Congenital Adrenal Hyperplasia
Congenital Adrenal Hyperplasia (CAH) is a rare inherited disorder (autosomal recessive) that is caused by a deficiency in enzymes that are needed to produce cortisol and/or aldosterone. There are several forms of CAH. The most common form, which affects ~90% of patients, is caused by a deficiency of 21-hydroxylase – an enzyme responsible for the production of adrenal steroids. The effects of 21-Hydroxylase deficiency can be mild (non-classical CAH) or severe (classical CAH). Classical CAH is typically diagnosed in infancy or early childhood. Non-classical CAH is more common and may be detected in childhood or adulthood.

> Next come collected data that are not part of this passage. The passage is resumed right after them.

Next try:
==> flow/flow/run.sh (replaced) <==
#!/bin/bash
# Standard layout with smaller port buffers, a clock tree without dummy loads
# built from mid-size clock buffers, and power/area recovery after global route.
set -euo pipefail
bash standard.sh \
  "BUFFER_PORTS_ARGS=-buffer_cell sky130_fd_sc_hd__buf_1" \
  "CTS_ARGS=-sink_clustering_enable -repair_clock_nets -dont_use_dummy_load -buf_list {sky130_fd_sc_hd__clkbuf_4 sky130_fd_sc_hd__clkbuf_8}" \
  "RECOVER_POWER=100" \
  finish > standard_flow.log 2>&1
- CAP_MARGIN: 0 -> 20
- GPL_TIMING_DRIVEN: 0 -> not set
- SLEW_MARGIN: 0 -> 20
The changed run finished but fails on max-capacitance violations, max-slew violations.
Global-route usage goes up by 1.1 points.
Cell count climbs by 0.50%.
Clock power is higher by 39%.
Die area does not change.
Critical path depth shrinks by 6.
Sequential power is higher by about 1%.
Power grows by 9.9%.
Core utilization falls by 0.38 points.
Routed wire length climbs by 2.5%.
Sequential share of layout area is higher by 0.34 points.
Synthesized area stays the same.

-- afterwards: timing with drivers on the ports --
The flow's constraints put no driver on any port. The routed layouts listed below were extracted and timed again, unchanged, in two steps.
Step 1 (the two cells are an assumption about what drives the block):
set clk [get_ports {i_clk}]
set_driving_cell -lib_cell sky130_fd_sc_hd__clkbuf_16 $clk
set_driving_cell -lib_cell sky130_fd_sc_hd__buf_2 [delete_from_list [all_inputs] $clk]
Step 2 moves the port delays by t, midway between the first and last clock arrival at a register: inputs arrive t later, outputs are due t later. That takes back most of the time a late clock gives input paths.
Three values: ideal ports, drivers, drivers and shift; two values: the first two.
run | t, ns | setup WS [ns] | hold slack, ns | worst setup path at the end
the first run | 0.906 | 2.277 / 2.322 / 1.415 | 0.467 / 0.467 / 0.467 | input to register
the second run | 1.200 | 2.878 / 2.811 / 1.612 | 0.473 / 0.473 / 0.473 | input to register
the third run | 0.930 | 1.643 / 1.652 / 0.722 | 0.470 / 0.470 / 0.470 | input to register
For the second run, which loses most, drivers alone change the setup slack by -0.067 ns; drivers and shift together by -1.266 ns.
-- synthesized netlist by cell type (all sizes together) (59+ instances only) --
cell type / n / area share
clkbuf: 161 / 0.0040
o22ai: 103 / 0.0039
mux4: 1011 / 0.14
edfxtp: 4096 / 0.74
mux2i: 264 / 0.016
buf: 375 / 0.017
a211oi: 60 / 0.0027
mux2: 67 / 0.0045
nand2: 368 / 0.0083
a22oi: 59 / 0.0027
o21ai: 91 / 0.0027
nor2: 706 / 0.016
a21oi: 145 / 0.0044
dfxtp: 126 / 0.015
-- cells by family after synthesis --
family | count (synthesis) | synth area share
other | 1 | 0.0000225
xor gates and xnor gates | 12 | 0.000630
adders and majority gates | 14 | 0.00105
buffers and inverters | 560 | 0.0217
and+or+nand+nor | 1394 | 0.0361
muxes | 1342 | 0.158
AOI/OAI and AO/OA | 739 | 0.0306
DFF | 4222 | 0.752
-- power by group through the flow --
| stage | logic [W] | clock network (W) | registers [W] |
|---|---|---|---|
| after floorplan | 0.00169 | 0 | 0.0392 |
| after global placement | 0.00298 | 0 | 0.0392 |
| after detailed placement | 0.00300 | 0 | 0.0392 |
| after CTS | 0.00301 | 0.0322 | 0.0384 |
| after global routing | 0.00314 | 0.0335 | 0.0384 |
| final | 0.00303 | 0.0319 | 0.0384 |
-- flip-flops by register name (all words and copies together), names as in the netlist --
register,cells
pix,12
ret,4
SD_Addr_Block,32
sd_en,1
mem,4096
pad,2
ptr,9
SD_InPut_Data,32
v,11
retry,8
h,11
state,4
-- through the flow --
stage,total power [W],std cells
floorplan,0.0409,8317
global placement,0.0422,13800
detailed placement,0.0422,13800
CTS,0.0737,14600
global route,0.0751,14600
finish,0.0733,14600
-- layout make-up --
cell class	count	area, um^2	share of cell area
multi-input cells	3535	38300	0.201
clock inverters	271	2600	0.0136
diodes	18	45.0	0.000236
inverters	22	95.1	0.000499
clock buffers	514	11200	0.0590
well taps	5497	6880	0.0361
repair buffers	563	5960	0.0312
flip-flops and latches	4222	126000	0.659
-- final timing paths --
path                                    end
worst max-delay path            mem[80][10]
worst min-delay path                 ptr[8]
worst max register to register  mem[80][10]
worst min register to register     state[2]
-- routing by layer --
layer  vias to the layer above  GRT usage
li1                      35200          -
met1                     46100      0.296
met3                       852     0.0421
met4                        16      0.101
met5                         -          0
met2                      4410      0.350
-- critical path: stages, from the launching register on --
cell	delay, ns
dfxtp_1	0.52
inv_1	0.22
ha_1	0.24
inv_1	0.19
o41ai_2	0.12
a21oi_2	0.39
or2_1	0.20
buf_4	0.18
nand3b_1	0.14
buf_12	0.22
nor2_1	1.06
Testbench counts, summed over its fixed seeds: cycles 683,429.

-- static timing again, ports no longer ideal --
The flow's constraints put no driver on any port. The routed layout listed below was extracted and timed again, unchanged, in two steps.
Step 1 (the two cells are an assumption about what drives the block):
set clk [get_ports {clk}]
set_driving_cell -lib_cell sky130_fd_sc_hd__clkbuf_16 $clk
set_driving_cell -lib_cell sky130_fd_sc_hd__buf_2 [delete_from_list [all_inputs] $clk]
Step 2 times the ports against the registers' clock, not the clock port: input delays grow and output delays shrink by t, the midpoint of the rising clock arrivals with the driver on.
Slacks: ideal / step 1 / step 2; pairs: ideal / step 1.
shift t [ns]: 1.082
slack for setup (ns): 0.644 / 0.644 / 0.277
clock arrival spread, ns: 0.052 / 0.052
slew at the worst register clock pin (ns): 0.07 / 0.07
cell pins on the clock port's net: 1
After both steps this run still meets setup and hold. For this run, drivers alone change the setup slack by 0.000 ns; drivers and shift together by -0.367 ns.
This design comes from an exercise in tuning for small area, a short achievable clock period and few clock cycles per item on the open sky130 flow, not from production work.
In this exercise RTL edits were held to simulation tests only and were not proved equivalent to the original.

## mul_acc_nn
module mul_acc_nn
#(
  parameter int WIDTH = 64,
  parameter int DIGIT = 4
) (
  input  logic               clk,
  input  logic               rst,
  input  logic               start,
  input  logic [WIDTH-1:0]   ina,
  input  logic [WIDTH-1:0]   inb,
  input  logic               acc_en,
  input  logic [2*WIDTH-1:0] acc_in,
  output logic [2*WIDTH-1:0] result,
  output logic               carry,
  output logic               busy,
  output logic               done,
  output logic               ready_n
);
  localparam int K  = 16;
  localparam int NS = 4;
  localparam int RK = 16;
  localparam int ND = 8;
  localparam int SW = 68;
  localparam int XW = 84;
  localparam int CW = 3;
  logic          accept;
  logic          resolve;
  logic [CW-1:0] cnt;
  logic [63:0]   a_q;       
  logic [63:0]   l_q;       
  logic [63:0]   r_q;       
  logic [SW-1:0] s_q;       
  logic [SW-1:0] c_q;       
  logic [K-1:0]  ls_q;      
  logic [K-1:0]  lc_q;      
  logic          ci_q;      
  logic [ND-1:0] bneg_q, bone_q, btwo_q;   
  logic          b63_q;     
  logic [ND-1:0] nneg, none, ntwo;
  logic [K:0]    eb;
  logic [K-1:0]  kr_q, ka_q;   
  logic [K:0]    ebmask;    
  logic [64+2*K+1:0] rx, ax;
  logic [XW-1:0] xs, ys;
  logic [65:0] brow0;
  logic [65:0] brow1;
  logic [65:0] brow2;
  logic [65:0] brow3;
  logic [65:0] brow4;
  logic [65:0] brow5;
  logic [65:0] brow6;
  logic [65:0] brow7;
  logic h0_s, h0_c;
  logic h1_s, h1_c;
  logic f2_s, f2_c;
  logic h3_s, h3_c;
  logic f4_s, f4_c;
  logic h5_s, h5_c;
  logic f6_s, f6_c;
  logic h7_s, h7_c;
  logic f8_s, f8_c;
  logic h9_s, h9_c;
  logic f10_s, f10_c;
  logic h11_s, h11_c;
  logic f12_s, f12_c;
  logic h13_s, h13_c;
  logic f14_s, f14_c;
  logic h15_s, h15_c;
  logic f16_s, f16_c;
  logic h17_s, h17_c;
  logic f18_s, f18_c;
  logic h19_s, h19_c;
  logic f20_s, f20_c;
  logic h21_s, h21_c;
  logic f22_s, f22_c;
  logic h23_s, h23_c;
  logic f24_s, f24_c;
  logic h25_s, h25_c;
  logic f26_s, f26_c;
  logic h27_s, h27_c;
  logic f28_s, f28_c;
  logic h29_s, h29_c;
  logic f30_s, f30_c;
  logic h31_s, h31_c;
  logic f32_s, f32_c;
  logic h33_s, h33_c;
  logic f34_s, f34_c;
  logic h35_s, h35_c;
  logic f36_s, f36_c;
  ...
Size in the first run: about 390 I/O pins, about 40000 sq um of cells after synthesis.
clock: 11.0 ns
lec_check: 0
abc_clock_period_in_ps: 3500
cap_margin: 20
core_margin: 2
core_utilization: 50
place_density: 0.65
slew_margin: 20
synth_hierarchical: 1
synth_minimum_keep_size: 0
standard.sh (not shown) runs the stock make flow with config.mk's settings and CLKGATE_MAP_FILE= SYNTH_SCRIPT=/design/flow/synth_recipe.tcl, a recipe that flattens the netlist after the stock synthesis.
==> flow/flow/run.sh <==
#!/bin/bash
# The standard layout (standard.sh), with three changes to how it is made:
#  - after synthesis, flow/downsize.tcl swaps the Booth select AOI cells to single drive;
#  - timing repair aims at a setup slack of SETUP_SLACK_MARGIN ns against the 11 ns clock,
#    so the resizer works toward a shorter period than the clock's;
#  - the ports are buffered by sky130_fd_sc_hd__buf_1 instead of the default delay buffer.
# The clock, the SDC and every other setting are the standard ones.  The make output goes
# to flow.log here; each ORFS step writes its own log under orfs/logs/.
set -euo pipefail
bash standard.sh SETUP_SLACK_MARGIN=7.2 \
  POST_SYNTH_TCL="$PWD/flow/downsize.tcl" \
  BUFFER_PORTS_ARGS="-buffer_cell sky130_fd_sc_hd__buf_1" finish > flow.log 2>&1
==> flow/flow/downsize.tcl <==
# Run after synthesis (POST_SYNTH_TCL): ABC maps the Booth select cell with a double-drive
# AOI; use the single-drive one.  Timing repair upsizes any instance that needs more.
set db [ord::get_db]
set from [$db findMaster sky130_fd_sc_hd__a22oi_2]
set to [$db findMaster sky130_fd_sc_hd__a22oi_1]
set n 0
foreach inst [[ord::get_db_block] getInsts] {
  if {[$inst getMaster] == $from} {
    $inst swapMaster $to
    incr n
  }
}
puts "downsize.tcl: $n a22oi_2 cells now a22oi_1"
Testbench counts at the start, summed over its fixed seeds: cycles 14,400, ops 2,400.
Source: an optimization exercise on an open RTL-to-GDS flow (aim: a short achievable clock period and few clock cycles). Production flows keep margins and buffers that such runs may drop.
RTL that was checked went through simulation tests only; none was proved equivalent to the original.
Power and IR drop assume default switching activity.

## north
==> module cr16_carry, before the edit <==
module cr16_carry #(
    parameter int W = 16
) (
    input  logic         cin,
    input  logic [W-1:0] p,
    input  logic [W-1:0] g,
    output logic [W:0]   c
);
    localparam int L = (W + 1 <= 8) ? 3 : ((W + 1 <= 16) ? 4 : 5);
    logic [W:0] gg [L+1];
    logic [W:0] pp [L+1];
    assign gg[0] = {g, cin};
    assign pp[0] = {p, 1'b0};
    genvar l, k;
    generate
        for (l = 0; l < L; l++) begin : lvl
            for (k = 0; k <= W; k++) begin : pos
                if (k >= (1 << l)) begin : comb
                    assign gg[l+1][k] = gg[l][k] | (pp[l][k] & gg[l][k - (1 << l)]);
                    assign pp[l+1][k] = pp[l][k] & pp[l][k - (1 << l)];
                end else begin : pass_through
                    assign gg[l+1][k] = gg[l][k];
                    assign pp[l+1][k] = pp[l][k];
                end
            end
        end
    endgenerate
    assign c = gg[L];
endmodule
==> module cr16_branch_target, before the edit <==
module cr16_branch_target (
    input  logic [15:0] pc,
    input  logic [7:0]  imm8,
    output logic [15:0] tgt
);
    logic [15:0] p16, g16, unused;
    logic [8:0]  c, c_up, c_dn;
    logic [7:0]  p, g, hi, hi_up, hi_dn, thi, hi_c1, hi_c0;
    cr16_bit_xor u_xor (.a({8'd0, pc[7:0]}), .b({8'd0, imm8}), .y(p16));
    cr16_bit_and u_and (.a({8'd0, pc[7:0]}), .b({8'd0, imm8}), .y(g16), .yn(unused));
    assign p = p16[7:0];
    assign g = g16[7:0];
    cr16_carry #(.W(8)) u_lo (.cin(1'b1), .p(p), .g(g), .c(c));
    assign hi = pc[15:8];
    cr16_carry #(.W(8)) u_up (.cin(1'b1), .p(hi), .g(8'd0), .c(c_up));
    cr16_carry #(.W(8)) u_dn (.cin(1'b0), .p(~hi), .g(hi), .c(c_dn));
    assign hi_up = hi ^ c_up[7:0];
    assign hi_dn = ~hi ^ c_dn[7:0];
    assign hi_c1 = imm8[7] ? hi : hi_up;
    assign hi_c0 = imm8[7] ? hi_dn : hi;
    cr16_mux8 u_hi (.s(c[8]), .a(hi_c1), .b(hi_c0), .y(thi));
    assign tgt = {thi, p ^ c[7:0]};
endmodule
This design comes from an exercise in tuning for small area, a short achievable clock period and few clock cycles per item on the open sky130 flow, not from production work. Where RTL was checked, it was by simulation tests only, not by an equivalence proof against the original. Power figures rest on the tool's default switching activity, not on a simulated workload.

the baseline:
## ble_ad_structure_parser
module ble_ad_structure_parser (
   input  logic             clock,
   input  logic             reset,
   input  logic             req_valid,
   output logic             req_stall,
   input  logic [16:0]      req_data,    
   output logic             rsp_valid,
   input  logic             rsp_stall,
   output logic [78:0]      rsp_data,    
   input  logic             csr_valid,
   output logic             csr_ready,
   input  logic [7:0]       csr_data
);
   logic [7:0] limit_ff;
   always_ff @(posedge clock) begin
      if (reset) limit_ff <= bap_pkg::NameLimitReset;
      else if (csr_valid && csr_ready) limit_ff <= csr_data;
   end
   bap_front u_front (.clock(clock), .reset(reset), .req_valid(req_valid),
                      .req_stall(req_stall), .req_data(req_data), .csr_ready(csr_ready),
                      .name_limit(limit_ff), .rsp_valid(rsp_valid), .rsp_stall(rsp_stall),
                      .rsp_data(rsp_data));
endmodule
clock: 5.5 ns
lec_check: 0
cap_margin: 20
core_margin: 2
core_utilization: 40
cts_buf_list: sky130_fd_sc_hd__clkbuf_16
cts_cluster_diameter: 100
cts_cluster_size: 25
setup_slack_margin: 2.8
slew_margin: 20
synth_hierarchical: 1
synth_minimum_keep_size: 0
standard.sh (not shown) runs the stock make flow with config.mk's settings and CLKGATE_MAP_FILE= SYNTH_SCRIPT=/design/flow/synth_recipe.tcl, a recipe that flattens the netlist after the stock synthesis.
==> flow/flow/run.sh <==
#!/bin/bash
# Standard layout, with the port buffers inserted before placement made of
# sky130_fd_sc_hd__buf_2 cells instead of the buffer buffer_ports picks by
# default, and without the adder-extraction step in synthesis (ABC maps the
# arithmetic as plain gates).
set -euo pipefail
export BUFFER_PORTS_ARGS="-buffer_cell sky130_fd_sc_hd__buf_2"
export ADDER_MAP_FILE=
bash standard.sh > standard_flow.log 2>&1
Setup changes, the baseline to the candidate
--- a/flow/design.v
+++ b/flow/design.v
@@ -73,19 +73,19 @@
    input  logic               req_valid,
    output logic               req_stall,
    input  logic [16:0]        req_data,
    output logic               csr_ready,
    input  logic [7:0]         name_limit,
    output logic               rsp_valid,
    input  logic               rsp_stall,
    output logic [78:0]        rsp_data
 );
-   logic full, pop, wide_pend, wide_take, pop_ok, wide_ok, push, wide_push, h_recend;
+   logic full, pop, wide_pend, wide_take, pop_ok, wide_ok, push, wide_push, h_recend, recend_ff;
    bap_pkg::entry_type ent;
    logic [63:0] acc;
    logic       in_v, in_first, in_lz, in_l1, in_bz, in_dneg, in_known, in_pre, in_nm;
    logic [7:0] in_b, in_lm1, in_d;
    logic [3:0] in_cls;
    bap_pkg::phase_type phase_ff;
    logic [7:0] offs_ff, rem_ff, pos_ff;
    logic [6:0] cnt_ff;
    logic [1:0] stat_ff;
@@ -255,19 +255,19 @@
                         cls_ff == bap_pkg::C_RAND || cls_ff == bap_pkg::C_DEVID);
       mask[2] = rec && wide && (cls_ff == bap_pkg::C_UUID32 || cls_ff == bap_pkg::C_U128 ||
                         cls_ff == bap_pkg::C_HASH || cls_ff == bap_pkg::C_RAND ||
                         cls_ff == bap_pkg::C_DEVID);
       mask[3] = rec && wide && (cls_ff == bap_pkg::C_U128 || cls_ff == bap_pkg::C_HASH ||
                         cls_ff == bap_pkg::C_RAND || cls_ff == bap_pkg::C_DEVID);
       ent.rec_valid = rec;
       ent.kind = kind;
       ent.half = half;
-      ent.lo = !rec ? {1'b0, cn} : (wide ? acc[7:0] : in_b);
+      ent.lo = wide ? acc[7:0] : in_b;
       ent.mask = mask;
       ent.end_valid = endb;
       ent.end_status = (ph == bap_pkg::PH_STOP) ? st :
                        ((ph == bap_pkg::PH_LEN) ? 2'd0 : 2'd2);
       ent.num = rec ? cm1 : cn;
    end
    assign push = go && ((act && rec) || endb);
    assign wide_push = go && act && rec && wide;
    always_ff @(posedge clock) begin
@@ -299,33 +299,32 @@
    logic [D-1:0][bap_pkg::EntryBits-1:0] q_ff;
    logic [D-1:0] occ_ff;            
    logic take, hrec;
    bap_pkg::entry_type h, h_next;
    logic [63:0] val;
    assign h = q_ff[0];
    assign full = occ_ff[D-1];
    assign rsp_valid = occ_ff[0];
    assign hrec = h.rec_valid;
-   assign h_recend = h.rec_valid && h.end_valid;
+   assign h_recend = recend_ff;
    assign pop_ok = occ_ff[0] && !h_recend;
    assign wide_ok = occ_ff[0] && h.mask[0];
    assign take = occ_ff[0] && !rsp_stall;
    assign pop = pop_ok && !rsp_stall;
    assign wide_take = wide_ok && !rsp_stall;
    always_comb begin
       h_next = h;
       h_next.rec_valid = 1'b0;
       h_next.mask = '0;
       h_next.num = 7'(bap_pkg::inc8({1'b0, h.num}));
-      h_next.lo = {1'b0, h_next.num};
    end
    always_comb begin
-      val[7:0] = h.lo;
+      val[7:0] = hrec ? h.lo : {1'b0, h.num};
       val[15:8] = acc[15:8] & {8{h.mask[0]}};
       val[23:16] = acc[23:16] & {8{h.mask[1]}};
       val[31:24] = acc[31:24] & {8{h.mask[2]}};
       val[63:32] = acc[63:32] & {32{h.mask[3]}};
       rsp_data = {!hrec, hrec ? h.kind : 4'd0, val, hrec && h.half, hrec ? h.num : 7'd0,
                   hrec ? 2'd0 : h.end_status};
    end
    always_ff @(posedge clock) begin
       if (reset) begin
@@ -345,18 +344,25 @@
    end
    always_ff @(posedge clock) begin
       for (int i = 0; i < D; i++) begin
          if (wr_here[i]) q_ff[i] <= ent;
          else if (pop) begin
             if (i + 1 < D) q_ff[i] <= q_ff[(i + 1) % D];
          end else if (i == 0 && take) q_ff[0] <= h_next;
       end
    end
+   bap_pkg::entry_type s1;
+   assign s1 = q_ff[1];
+   always_ff @(posedge clock) begin
+      if (wr_here[0]) recend_ff <= ent.rec_valid && ent.end_valid;
+      else if (pop) recend_ff <= s1.rec_valid && s1.end_valid;
+      else if (take) recend_ff <= 1'b0;
+   end
 endmodule
 module bap_stall (
    input  logic st_reg,
    input  logic st_if,
    input  logic rsp_stall,
    output logic req_stall
 );
    assign req_stall = st_reg || (rsp_stall && st_if);
 endmodule
Results
Cell depth of the worst setup path came out lower on the candidate than on the baseline.
Between the baseline and the candidate, the hold slack does not differ in any meaningful way.
Of the candidate and the baseline, it is the candidate that has the lower setup slack of the critical path after layout.
In the candidate, multiplexer area fraction after synthesis is higher than in the baseline.
The candidate against the baseline: count of clock-buffer cells in the layout stayed essentially flat, share of the core filled with cells fell by 0.81 points, via count of the first global-routing pass fell by about 5.7%, starting density of the core rose by 0.23 points.
Summary of the candidate over the baseline: final area went down 540 sq um; worst ir drop on vdd went down 0.013 mV; global-route usage went down 1.0 points.
Relative contribution of combinational cells to total power down 0.2 points in the candidate wrt the baseline
The candidate finished all stages; the layout is clean.
The baseline completed; timing, DRC and antenna clean
No run of this note included a check of the RTL's function; only the layout flow was run.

CAH occurs in both males and females, but the effects on a patient are quite different. In females with severe classical CAH, infants are often born with ambiguous genitalia, while males may show no outward signs of the condition. Adrenal crisis, a life-threatening condition that occurs when the body cannot produce cortisol in response to stress, is a risk in both males and females with classical CAH. For this reason, all newborns in the US and in many other countries are screened for classical CAH at birth.
Despite newborn screening, exact estimates of the number of patients affected by CAH in the US vary. It is estimated that the incidence of CAH is between 1:10,000 and 1:20,000 births, with some ethnic groups having slightly higher incidence rates.